Theoretical Study on the Spectroscopic Properties and Line Intensity of Silicon Monosulfide Cation.

Abstract

The SiS+ cation is considered a potential astromolecule, yet there is limited documentation regarding its spectroscopic properties and spectral line intensities. In this paper, the potential energy curves, dipole moments, and transition dipole moments of the SiS+ cation are calculated using the icMRCI + Q method. By solving the one-dimensional Schrödinger equation for the nucleus, we have obtained spectroscopic constants for both the ground state and 11 low-lying excited states.
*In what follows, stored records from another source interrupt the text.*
==> config.mk <==
export PLATFORM = sky130hd
export DESIGN_NAME = uart_rx_gen2_flat
export DESIGN_NICKNAME = d
export VERILOG_FILES = /design/src/rtl/uart_rx_gen2_if.sv /design/src/rtl/uart_rx_gen2.sv /design/src/flat_wrapper.sv
export SDC_FILE = /design/constraint.sdc
export NUM_CORES = 1
export LEC_CHECK = 0
export ABC_AREA = 1
export CAP_MARGIN = 15
export CORE_ASPECT_RATIO = 1.25
export CORE_UTILIZATION = 35
export CTS_BUF_LIST = sky130_fd_sc_hd__clkbuf_16
export DETAILED_ROUTE_END_ITERATION = 8
export PLACE_DENSITY = 0.51
export SLEW_MARGIN = 10
export SYNTH_ARGS = -nofsm -noshare
export SYNTH_HDL_FRONTEND = slang
export SYNTH_SLANG_ARGS = --single-unit
==> constraint.sdc <==
create_clock -name clk -period 3.15 [get_ports clk]
set_clock_uncertainty 0.1 [all_clocks]
set_input_delay 0.7875 -clock clk [delete_from_list [all_inputs] [get_ports clk]]
set_output_delay 0.7875 -clock clk [all_outputs]
set_load 0.05 [all_outputs]
==> src/rtl/uart_rx_gen2_if.sv <==
// Serial line, frame configuration and result pulses of the uart_rx_gen2 receiver.
// The slave modport is the receiver side; master is the stimulus/consumer side.
interface uart_rx_gen2_if #(
  parameter int DATA_WIDTH = 8,
  parameter int PRESCALE_W = 6
);
  logic                  RX_IN;
  logic [PRESCALE_W-1:0] prescale;
  logic                  parity_enable;
  logic                  parity_type;
  logic                  two_stop;
  logic [DATA_WIDTH-1:0] P_DATA;
  logic                  data_valid;
  logic                  parity_error;
  logic                  stop_error;
  logic                  start_glitch;

  modport master (
    output RX_IN, prescale, parity_enable, parity_type, two_stop,
    input  P_DATA, data_valid, parity_error, stop_error, start_glitch
  );

  modport slave (
    input  RX_IN, prescale, parity_enable, parity_type, two_stop,
    output P_DATA, data_valid, parity_error, stop_error, start_glitch
  );
endinterface

==> src/rtl/uart_rx_gen2.sv <==
// Oversampling UART receiver: 2-of-3 majority per bit, optional parity, one or two stop bits.
// Define UART_RX_SYNC_EN to pass RX_IN through a 2-flop synchroniser (adds 2 cycles of latency).
module uart_rx_gen2 #(
  parameter int DATA_WIDTH = 8,
  parameter int PRESCALE_W = 6
) (
  input  logic          clk,
  input  logic          rstn,
  uart_rx_gen2_if.slave bus
);

  localparam logic [2:0] IDLE   = 3'd0;
  localparam logic [2:0] START  = 3'd1;
  localparam logic [2:0] DATA   = 3'd2;
  localparam logic [2:0] PARITY = 3'd3;
  localparam logic [2:0] STOP   = 3'd4;
  localparam logic [2:0] OUTPUT = 3'd5;

  localparam logic [PRESCALE_W-1:0] ONE      = PRESCALE_W'(1);
  localparam logic [3:0]            LAST_BIT = 4'(DATA_WIDTH - 1);

  logic                  rx;
  logic [2:0]            state_q, state_d;
  logic [PRESCALE_W-1:0] cnt_q, cnt_d;
  logic [PRESCALE_W-1:0] presc_q, presc_d;
  logic [3:0]            bit_q, bit_d;
  logic [DATA_WIDTH-1:0] shift_q, shift_d;
  logic [DATA_WIDTH-1:0] p_data_q, p_data_d;
  logic [2:0]            samp_q, samp_d;
  logic                  pe_q, pe_d, pt_q, pt_d, ts_q, ts_d;
  logic                  par_q, par_d, perr_q, perr_d, serr_q, serr_d;

  logic [PRESCALE_W-1:0] half, half_m1, half_p1;
  logic                  last_edge, third, vote, start_frame;

  assign half      = presc_q >> 1;
  assign half_m1   = half - ONE;
  assign half_p1   = half + ONE;
  assign last_edge = (cnt_q == presc_q - ONE);

  // The third sample may fall on the last edge (prescale=4), so use the live line then.
  assign third = (cnt_q == half_p1) ? rx : samp_q[2];
  assign vote  = (samp_q[0] & samp_q[1]) | (samp_q[0] & third) | (samp_q[1] & third);

  always_comb begin
    samp_d = samp_q;
    if (cnt_q == half_m1) samp_d[0] = rx;
    if (cnt_q == half)    samp_d[1] = rx;
    if (cnt_q == half_p1) samp_d[2] = rx;
  end

  always_comb begin
    // NOTE: every variable gets a default first, so no path through the case infers a latch.
    state_d     = state_q;
    cnt_d       = cnt_q;
    presc_d     = presc_q;
    bit_d       = bit_q;
    shift_d     = shift_q;
    p_data_d    = p_data_q;
    pe_d        = pe_q;
    pt_d        = pt_q;
    ts_d        = ts_q;
    par_d       = par_q;
    perr_d      = perr_q;
    serr_d      = serr_q;
    start_frame = 1'b0;

    case (state_q)
      IDLE: begin
        cnt_d = '0;
        if (!rx) start_frame = 1'b1;
      end
      START: begin
        cnt_d = last_edge ? '0 : cnt_q + ONE;
        if (last_edge) begin
          bit_d   = '0;
          state_d = vote ? IDLE : DATA;
        end
      end
      DATA: begin
        cnt_d = last_edge ? '0 : cnt_q + ONE;
        if (last_edge) begin
          shift_d = {vote, shift_q[DATA_WIDTH-1:1]};
          par_d   = par_q ^ vote;
          if (bit_q == LAST_BIT) begin
            bit_d   = '0;
            state_d = pe_q ? PARITY : STOP;
          end else begin
            bit_d = bit_q + 4'd1;
          end
        end
      end
      PARITY: begin
        cnt_d = last_edge ? '0 : cnt_q + ONE;
        if (last_edge) begin
          perr_d  = vote ^ par_q ^ pt_q;
          state_d = STOP;
        end
      end
      STOP: begin
        cnt_d = last_edge ? '0 : cnt_q + ONE;
        if (last_edge) begin
          if (!vote) serr_d = 1'b1;
          if (ts_q && bit_q == 4'd0) begin
            bit_d = 4'd1;
          end else begin
            state_d = OUTPUT;
            if (!perr_q && !serr_q && vote) p_data_d = shift_q;
          end
        end
      end
      OUTPUT: begin
        cnt_d   = '0;
        state_d = IDLE;
        if (!rx) start_frame = 1'b1;
      end
      default: begin
        cnt_d   = '0;
        state_d = IDLE;
      end
    endcase

    // The detection cycle is edge 0 of the start bit, so START begins at edge count 1.
    if (start_frame) begin
      state_d = START;
      cnt_d   = ONE;
      presc_d = bus.prescale;
      pe_d    = bus.parity_enable;
      pt_d    = bus.parity_type;
      ts_d    = bus.two_stop;
      par_d   = 1'b0;
      perr_d  = 1'b0;
      serr_d  = 1'b0;
    end
  end

  always_ff @(posedge clk or negedge rstn) begin
    // NOTE: state elements use non-blocking assignments so every flop samples pre-edge values.
    if (!rstn) begin
      state_q  <= IDLE;
      cnt_q    <= '0;
      presc_q  <= '0;
      bit_q    <= '0;
      shift_q  <= '0;
      p_data_q <= '0;
      samp_q   <= '0;
      pe_q     <= 1'b0;
      pt_q     <= 1'b0;
      ts_q     <= 1'b0;
      par_q    <= 1'b0;
      perr_q   <= 1'b0;
      serr_q   <= 1'b0;
    end else begin
      state_q  <= state_d;
      cnt_q    <= cnt_d;
      presc_q  <= presc_d;
      bit_q    <= bit_d;
      shift_q  <= shift_d;
      p_data_q <= p_data_d;
      samp_q   <= samp_d;
      pe_q     <= pe_d;
      pt_q     <= pt_d;
      ts_q     <= ts_d;
      par_q    <= par_d;
      perr_q   <= perr_d;
      serr_q   <= serr_d;
    end
  end

  // Pulses decode the registered state, so illegal encodings yield no pulse.
  assign bus.P_DATA       = p_data_q;
  assign bus.data_valid   = (state_q == OUTPUT) && !perr_q && !serr_q;
  assign bus.parity_error = (state_q == OUTPUT) && perr_q;
  assign bus.stop_error   = (state_q == OUTPUT) && serr_q;
  assign bus.start_glitch = (state_q == START) && last_edge && vote;

`ifdef UART_RX_SYNC_EN
  logic [1:0] sync_q, sync_d;

  assign sync_d = {sync_q[0], bus.RX_IN};
  assign rx     = sync_q[1];

  always_ff @(posedge clk or negedge rstn) begin
    if (!rstn) sync_q <= 2'b11;
    else       sync_q <= sync_d;
  end
`else
  assign rx = bus.RX_IN;
`endif

endmodule

==> src/flat_wrapper.sv <==
// flat-port wrapper written by rule: the top's interface ports become plain ports
module uart_rx_gen2_flat 
#(
  parameter int DATA_WIDTH = 8,
  parameter int PRESCALE_W = 6
)
  (clk, rstn, bus_RX_IN, bus_prescale, bus_parity_enable, bus_parity_type, bus_two_stop, bus_P_DATA, bus_data_valid, bus_parity_error, bus_stop_error, bus_start_glitch);
  uart_rx_gen2_if #(.DATA_WIDTH(DATA_WIDTH), .PRESCALE_W(PRESCALE_W)) bus_i ();
  input  logic clk;
  input  logic rstn;
  input wire logic [$bits(bus_i.RX_IN)-1:0] bus_RX_IN;
  input wire logic [$bits(bus_i.prescale)-1:0] bus_prescale;
  input wire logic [$bits(bus_i.parity_enable)-1:0] bus_parity_enable;
  input wire logic [$bits(bus_i.parity_type)-1:0] bus_parity_type;
  input wire logic [$bits(bus_i.two_stop)-1:0] bus_two_stop;
  output wire logic [$bits(bus_i.P_DATA)-1:0] bus_P_DATA;
  output wire logic [$bits(bus_i.data_valid)-1:0] bus_data_valid;
  output wire logic [$bits(bus_i.parity_error)-1:0] bus_parity_error;
  output wire logic [$bits(bus_i.stop_error)-1:0] bus_stop_error;
  output wire logic [$bits(bus_i.start_glitch)-1:0] bus_start_glitch;
  assign bus_i.RX_IN = bus_RX_IN;
  assign bus_i.prescale = bus_prescale;
  assign bus_i.parity_enable = bus_parity_enable;
  assign bus_i.parity_type = bus_parity_type;
  assign bus_i.two_stop = bus_two_stop;
  assign bus_P_DATA = bus_i.P_DATA;
  assign bus_data_valid = bus_i.data_valid;
  assign bus_parity_error = bus_i.parity_error;
  assign bus_stop_error = bus_i.stop_error;
  assign bus_start_glitch = bus_i.start_glitch;
  uart_rx_gen2 #(.DATA_WIDTH(DATA_WIDTH), .PRESCALE_W(PRESCALE_W)) u_core (.clk(clk), .rstn(rstn), .bus(bus_i));
endmodule
== Word level (Yosys, flattened, before mapping) ==
Cells that the tools add are included.
Storage, ports and cells
  bits in registers: 44
  input bits: 12
  output and inout port bits: 12
Operators by class
  $add $sub $neg: 5
  equal/unequal tests: 22
  mux-type cells: 32
  bitwise gates (word level): 8
  reductions and logical operators: 27
Operators with widths (count)
  two-way mux 3 bit: 8
  two-way mux 4 bit: 5
  equality test 6 bit: 3
  two-way mux 6 bit: 3
  inequality test 3 x 1 -> 1 bit, second input constant: 5
  one-hot mux 3 bit (5 select lines): 1
  two-way mux 1 bit: 13
  one-hot mux 4 bit (3 select lines): 1
  inequality test 2 x 1 -> 1 bit, second input constant: 5
  logical AND 1 bit: 9
  nonzero test 2 bit: 4
  AND reduction 7 bit: 1
  adder 5 x 1 -> 6 bit, second input constant: 1
  adder 6 x 1 -> 6 bit, second input constant: 1
  equality test 3 x 2 -> 1 bit, second input constant: 2
  equality test 3 bit, second input constant: 2
  equality test 6 x 5 -> 1 bit: 1
  AND reduction 2 bit: 3
  subtractor 5 x 1 -> 6 bit, second input constant: 1
  subtractor 6 x 1 -> 6 bit, second input constant: 1
  AND reduction 5 bit: 1
  adder 4 x 1 -> 4 bit, second input constant: 1
  equality test 4 x 3 -> 1 bit, second input constant: 1
  logical NOT 4 bit: 1
  other kinds (15): 20

== Longest topological paths before layout ==
  depth after elaboration: 11
  depth in mapped cells: 16
  gate-level depth less buffers: 16

== Worst setup path after synthesis ==
No wires, ideal clock.
  path type: register to output
  start point: register u_core.presc_q[2]
  end point: output bus_start_glitch
  arrival time: 2.558 ns
  path slack: -0.296 ns
  cell stages (with the launch flop): 15
  path buffers: 0
  cells stage by stage: dfrtp_1 -> inv_1 -> ha_1 -> inv_1 -> nand2_1 -> nand2_1 -> nor2_1 -> nand2_1 -> nor2_1 -> nand2_1 -> nand2_2 -> nand3_4 -> nand2_4 -> inv_2 -> nor3_1
Between the ends
  longest elaborated chain between the ends: 7
  elaborated cells on any way between the ends: 11
  classes of those cells: 2 x add/sub; 2 x eq/ne; 1 x mux; 4 x bitwise; 2 x reduce/logical
RTL lines
  start: declaration: RTL line uart_rx_gen2.sv:25  | logic [PRESCALE_W-1:0] presc_q, presc_d;
  start signal: assignment: RTL line uart_rx_gen2.sv:156  | presc_q <= presc_d;
  adder 5 x 1 -> 6 bit: RTL line uart_rx_gen2.sv:38  | assign half_p1 = half + ONE;
  equality test 6 bit: RTL line uart_rx_gen2.sv:42  | assign third = (cnt_q == half_p1) ? rx : samp_q[2];
  two-way mux 1 bit: RTL line uart_rx_gen2.sv:42
  AND 1 bit: RTL line uart_rx_gen2.sv:43  | assign vote = (samp_q[0] & samp_q[1]) | (samp_q[0] & third) | (samp_q[1] & third);
  OR 1 bit (2 in series): RTL line uart_rx_gen2.sv:43
  logical AND 1 bit *: RTL line uart_rx_gen2.sv:175  | assign bus.start_glitch = (state_q == START) && last_edge && vote;
  end: declaration: RTL line flat_wrapper.sv:20  | output wire logic [$bits(bus_i.start_glitch)-1:0] bus_start_glitch;
Every way passes the cells marked *; elsewhere a longest branch is shown, timed or not.

== Final worst setup path ==
  start point: register u_core.presc_q[1]
  end point: output bus_start_glitch
Same word-level chain as after synthesis.

==> results.toml <==
[detailed_routing]
first_iter_violations = 75
routedWlPerCell_um = 12.62
wl_um = 5629
vias = 2077
firstDrtPassIters = 5
drt-vias-per-instance = 4.657
route.detailed.drc = 0
final_antenna_net_count = 0

[place]
placed_cells = 431
place_area_um2 = 2874
gp_congestion = 0.8231
port_buffers = 23
place_hpwl_um = 4125

[finish]
final_nets = 374
instances_no_fill = 446
fin_area_um2 = 3147
area_growth_pct = 24.32
drive_gt1_share_pct = 15.73
final_common_cell = "nand2_1"
final_cell_mix = "89 x nand2_1, 44 x dfrtp_1, 39 x inv_1"
diodes = 0

[flow_run]
maxCapViolCount = 0

[clock_tree]
cts.sinks = 44
h-tree-depth = 2
clkLatencyLatePin_ns = 0.28
clockBufferDepth = 2
cts_tree = "built"
cts_buffers = 5
path_clk_slew_ns = 0.06
cts-root-buf = "clkbuf_16"

[pwr]
leakage_nw = 1.447
peakVddDrop_mv = 0.3383
power_w = 0.002675
power_density_nw_per_um2 = 849.9

[synth]
synth_nets = 339
syn_area_per_cell_um2 = 7.910
synth_ff_type = "dfrtp_1"
async_flop_share_pct = 100.0
syn_inst = 320
syn_area_um2 = 2531
yosysWarnings = 0
synth_seq_area_share_pct = 43.50
ys_types = 37
synth-edff-count = 0
ys_seq_elements = 44

[grt]
grtUsageTotal_pct = 15.95
grt_max_degree = 29
antenna_found_initial = 0
grt_pass1_wl_um = 9570
grt_overflow_total = 0
grt_pass1_vias = 2117

[floorplan]
die_h_um = 97.08
ios = 24
core_um2 = 6977
die_x_um = 78.06
dieArea_um2 = 7578
start_util_pct = 36.28
rows = 34

[worst_setup_path]
arrival_ns = 2.19
cp-end-kind = "output port"
critPathMaxFanout = 4
cpPeakStageDelay_ns = 0.38
crit_top_cell = "nand2_1"
crit_chain = "inv_2 > ha_4 > inv_2 > nand2_2 > nand2_1 > nor2_1 > nand2_1 > nor2_2 > nand2_1 > nand2_2 > nand3_4 > nand2_4 > inv_4 > nor3_4 > buf_12"
cp-start-kind = "flop"
reg2regPathDepth = 15
timing.rr.start = "u_core.presc_q[1]$_DFFE_PN0P_"
required_ns = 2.26
path_class = "reg2out"
rrSetupSlack_ns = 0.62
crit_slowest_cell = "dfrtp_1"
critical-path-top-delay-family = "simple AND/OR/NAND/NOR gates"
reg2reg_to = "u_core.par_q$_DFFE_PN0P_"
critical_path_buf_inv_count = 4

[sta]
max_freq_mhz = 324.7
maxSlewViolCount = 0
min_period_over_period_pct = 97.77
rsz0062_at_grt = "yes"
setup_viol = 0
setup_tns_ns = 0
hold_slack_ns = 0.3155
max-slew-margin-rel_pct = 66.23
hold_violations = 0
min_period_ns = 3.080
worst_slew_pin_slew_ns = 0.5050

[worst_hold_path]
hold_path.class = "in2async"

[run_status]
status = "finished clean"
## registers in the layout, summed over array words and instances, names as in the netlist, 3 cells and up
name               count
u_core.bus.P_DATA      8
u_core.shift_q         8
u_core.cnt_q           6
u_core.presc_q         6
u_core.bit_q           4
u_core.samp_q          3
u_core.state_q         3
## area by class of cell
cell class | instances | area, µm²
clock buffer | 5 | 125.1
clock inverter | 3 | 42.54
fill | 753 | 3830
inverter | 49 | 186.4
multi-input combinational | 221 | 1257
sequential | 44 | 1101
tap | 90 | 112.6
timing repair buffer | 34 | 321.6
## worst max path at each step
| stage | to | cells past startpoint | from |
|---|---|---|---|
| 6_report | bus_start_glitch | 15 | u_core.presc_q[1]$_DFFE_PN0P_ |
| 2_1_floorplan | bus_start_glitch | 14 | u_core.presc_q[2]$_DFFE_PN0P_ |
| 3_3_place_gp | bus_start_glitch | 8 | bus_RX_IN |
| 5_1_grt | bus_start_glitch | 15 | u_core.presc_q[1]$_DFFE_PN0P_ |
| 3_5_place_dp | bus_start_glitch | 8 | bus_RX_IN |
| 4_1_cts | bus_start_glitch | 14 | u_core.presc_q[1]$_DFFE_PN0P_ |
## timing repair
item                                    4_1_cts  5_1_grt
setup buffers                                 1        6
hold buffers                                  0        0
resized for setup                             1       12
pin swaps                                     0        8
endpoints found under the setup margin        1        1
## worst register-to-register path, cell delays in order, from the launching register on
cell and delay [ns]:
dfrtp_1 0.40, inv_2 0.10, buf_4 0.13, ha_1 0.17, inv_1 0.08, nor3_2 0.17, nand2_1 0.10, xor2_1 0.15
nor2_1 0.13, nand2_2 0.09, buf_4 0.18, nor2_4 0.30, nand2_1 0.17, nand2_1 0.08, nand2_1 0.05, nor2_1 0.09
## power breakdown
part	internal (W)	leakage [nW]	switching [W]
clock network	0.000373	0.0798	0.000219
logic	0.000519	0.784	0.000733
registers	0.000690	0.583	0.000141
total	0.00158	1.45	0.00109
## stage by stage
step	util (%)	worst slack (ns)
final	45.10	0.07017
after CTS	43.79	0.03453
after detailed placement	41.19	0.1024
after global routing	45.10	-0.06721
after floorplan	-	0.1379
after global placement	41.19	0.1010
## synth_stat cells, types with 3 or more instances
cell type | count | area [µm²]
xor2_1 | 7 | 61.31
nor3_1 | 5 | 25.02
nor2_1 | 24 | 90.09
clkinv_1 | 4 | 15.01
nand2_2 | 5 | 31.28
inv_2 | 3 | 11.26
nand2_1 | 90 | 337.8
nand3_1 | 11 | 55.05
a21oi_1 | 7 | 35.03
dfrtp_1 | 44 | 1101
o21ai_0 | 12 | 60.06
nand4_1 | 3 | 18.77
xnor2_1 | 8 | 70.07
o21ai_1 | 15 | 75.07
inv_1 | 42 | 157.7
o21ai_2 | 8 | 70.07
ha_1 | 7 | 87.58
## per-layer routing
layer  share of wire, %  global-route usage (%)  up-vias
li1                   -                       -     1075
met1                 43                   17.37      958
met5                  0                       0        -
met2                 52                   30.36       37
met4                1.4                   5.128        0
met3                3.1                   2.911        7
## logic make-up after synthesis
family / after synthesis / synth area share (%)
compound gates: 50 / 11.91
simple gates: 148 / 26.20
xor+xnor: 16 / 6.080
fa+ha+maj: 7 / 3.460
buf+inv: 55 / 8.848
flops: 44 / 43.50
Power figures use the tool's default switching activity.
Utilizing the vibrational transition energy levels of these 12 bound states, we calculated the partition function for the SiS+ cation over the temperature range of 300-10,000 K. Upon deriving the partition function and Einstein coefficients, we have computed the spectral line intensities for the X2Π state, the A2Σ+ state, and the X2Π ↔ A2Σ+ transition at 300 and 3000 K for Δν = 0,1,2. At T = 300 K, the intensity of the X2Π state 1-0 band reaches its maximum, while at T = 3000 K, the intensity of the A2Σ+ state 0-0 band reaches its maximum. The spectral line intensities of the X2Π ↔ A2Σ+ transition, on the other hand, are relatively small, with the overall intensity being smaller compared to the spectral line intensities of the X2Π and A2Σ+ states by about 10-6.